Like magic, an orchard, just north of Spokane, was ripe and ready for a large group to glean during the last weekend. It opened up just in time for the VISTA to recruit a large group of youth volunteers who were available to glean on the Sunday of October 28th. With the recruitment of a small group of regular SETP volunteers to glean the day before, on the 27th, the gleaning formula was turning out to be just about as perfect as it could be.
Fast forward to a week later. The orchard owner reached out to the VISTA to inform SETP that the apples were wormy. Since the apple orchard had been gleaned by SETP many times before in previous years, the VISTA had not thought it necessary to arrange a tree scout. Since wormy apples would not be accepted by food banks, the VISTA was now put in a position to try to find a new orchard for the volunteer groups to glean. Again, the energetic rush was back, and the possibility of cancellation was in the air.
Again, the magic acted up. On October 23rd, five days before the gleans, three very synchronistic things happened: the original youth group suddenly had to cancel, a new apple orchard reached out to the VISTA in hopes of scheduling a glean, and a new volunteer group reached out to the VISTA in hopes of helping with a glean on Sunday. The formula was back on track, and the beginning of building new relationships was on the horizon.
The volunteer group who came to the farm to glean on Sunday, October 28th, was a group of women and children from a local shelter.
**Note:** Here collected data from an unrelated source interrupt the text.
**src/rtl/trap_ctrl.sv**
```systemverilog
// Machine-mode trap sequencer: accepts exceptions, MRET and timer/software interrupts at
// commit, writes the trap CSRs, reads the vector or return address and redirects fetch.
module trap_ctrl #(
    parameter bit IRQ_EN = 1'b1
) (
    input  logic        clk,
    input  logic        rst,
    input  logic        commit_valid_i,
    input  logic [63:0] commit_pc_i,
    input  logic        exc_i,
    input  logic [4:0]  exc_code_i,
    input  logic [63:0] exc_tval_i,
    input  logic        mret_i,
    input  logic        irq_timer_i,
    input  logic        irq_soft_i,
    input  logic        mstatus_ie_i,
    input  logic        mie_mtie_i,
    input  logic        mie_msie_i,
    input  logic [63:0] csr_rdata_i,
    output logic        csr_rsel_o,
    output logic [11:0] csr_raddr_o,
    output logic        csr_we_o,
    output logic [11:0] csr_waddr_o,
    output logic [63:0] csr_wdata_o,
    output logic        we_mepc_o,
    output logic [63:0] wdata_mepc_o,
    output logic        we_mcause_o,
    output logic [63:0] wdata_mcause_o,
    output logic        we_mtval_o,
    output logic [63:0] wdata_mtval_o,
    output logic        exception_mie_req_o,
    output logic        stall_o,
    output logic        flush_o,
    output logic [63:0] redirect_pc_o,
    output logic [2:0]  dbg_state
);

    typedef enum logic [2:0] {
        IDLE    = 3'd0,
        TRAP_WR = 3'd1,
        VEC_RD  = 3'd2,
        MRET_RD = 3'd3,
        MRET_WR = 3'd4,
        REDIR   = 3'd5
    } state_t;

    localparam logic [11:0] CSR_MSTATUS = 12'h300;
    localparam logic [11:0] CSR_MTVEC   = 12'h305;
    localparam logic [11:0] CSR_MEPC    = 12'h341;

    state_t      state, state_next;
    logic [63:0] pc_q, cause_q, tval_q, target_q;
    logic        timer_ok, soft_ok, accept;

    // Handshake: commit_valid_i is the valid and ~stall_o the ready; the committing
    // instruction retires only in a cycle with commit_valid_i=1 and stall_o=0.
    assign timer_ok  = IRQ_EN && irq_timer_i && mie_mtie_i && mstatus_ie_i;
    assign soft_ok   = IRQ_EN && irq_soft_i && mie_msie_i && mstatus_ie_i;
    assign accept    = !rst && (state == IDLE) && commit_valid_i &&
                       (exc_i || mret_i || timer_ok || soft_ok);
    assign dbg_state = state;

    always_ff @(posedge clk or posedge rst) begin
        if (rst) begin
            state    <= IDLE;
            pc_q     <= '0;
            cause_q  <= '0;
            tval_q   <= '0;
            target_q <= '0;
        end else begin
            state <= state_next;
            if (accept) begin
                pc_q <= commit_pc_i;
                if (exc_i) begin
                    cause_q <= {1'b0, 58'h0, exc_code_i};
                    tval_q  <= exc_tval_i;
                end else if (!mret_i) begin
                    cause_q <= timer_ok ? {1'b1, 58'h0, 5'd7} : {1'b1, 58'h0, 5'd3};
                    tval_q  <= '0;
                end
            end
            if (state == VEC_RD || state == MRET_RD) begin
                target_q <= csr_rdata_i;
            end
        end
    end

    always_comb begin
        state_next          = state;
        csr_rsel_o          = 1'b0;
        csr_raddr_o         = '0;
        csr_we_o            = 1'b0;
        csr_waddr_o         = '0;
        csr_wdata_o         = '0;
        we_mepc_o           = 1'b0;
        wdata_mepc_o        = '0;
        we_mcause_o         = 1'b0;
        wdata_mcause_o      = '0;
        we_mtval_o          = 1'b0;
        wdata_mtval_o       = '0;
        exception_mie_req_o = 1'b0;
        flush_o             = 1'b0;
        redirect_pc_o       = '0;
        stall_o             = accept || (state != IDLE);
        case (state)
            IDLE: begin
                if (accept) begin
                    state_next = (!exc_i && mret_i) ? MRET_RD : TRAP_WR;
                end
            end
            TRAP_WR: begin
                we_mepc_o           = 1'b1;
                wdata_mepc_o        = pc_q;
                we_mcause_o         = 1'b1;
                wdata_mcause_o      = cause_q;
                we_mtval_o          = 1'b1;
                wdata_mtval_o       = tval_q;
                exception_mie_req_o = 1'b1;
                state_next          = VEC_RD;
            end
            VEC_RD: begin
                csr_rsel_o  = 1'b1;
                csr_raddr_o = CSR_MTVEC;
                state_next  = REDIR;
            end
            MRET_RD: begin
                csr_rsel_o  = 1'b1;
                csr_raddr_o = CSR_MEPC;
                state_next  = MRET_WR;
            end
            MRET_WR: begin
                // Restore IE from IE1 (read back this same cycle) and set IE1.
                csr_rsel_o     = 1'b1;
                csr_raddr_o    = CSR_MSTATUS;
                csr_we_o       = 1'b1;
                csr_waddr_o    = CSR_MSTATUS;
                csr_wdata_o[7] = 1'b1;
                csr_wdata_o[3] = csr_rdata_i[7];
                state_next     = REDIR;
            end
            REDIR: begin
                flush_o       = 1'b1;
                redirect_pc_o = target_q;
                state_next    = IDLE;
            end
            default: state_next = IDLE;
        endcase
    end

endmodule

```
The women were in recovery from drugs and alcohol, getting back on their feet with their families in a safe environment. Most of them had never seen an orchard before and were excited to get outside and be a part of the glean. As the VISTA spent time with them, it was learned that their shelter lived entirely on donated food. The original plan was to donate the gleaned apples to one of SETP’s other community distribution partners. However, upon learning of the circumstances, the VISTA decided to donate all the fruit to the women and children who gleaned them.
The women took the apples back to their home, all 442 pounds of them. They shared the apples with the residents, eating the fruit fresh, as well as making a big apple crisp to share with the shelter. It was heartwarming to see community members in need becoming empowered, taking action to feed their families and neighbors.
Sure, there is no perfect gleaning formula. There is no absolute way to provide certainty for how a gleaning event will go, or how a harvest season will be. During that weekend, the VISTA learned that unexpected circumstances are the perfect formula. It’s where the magic lives.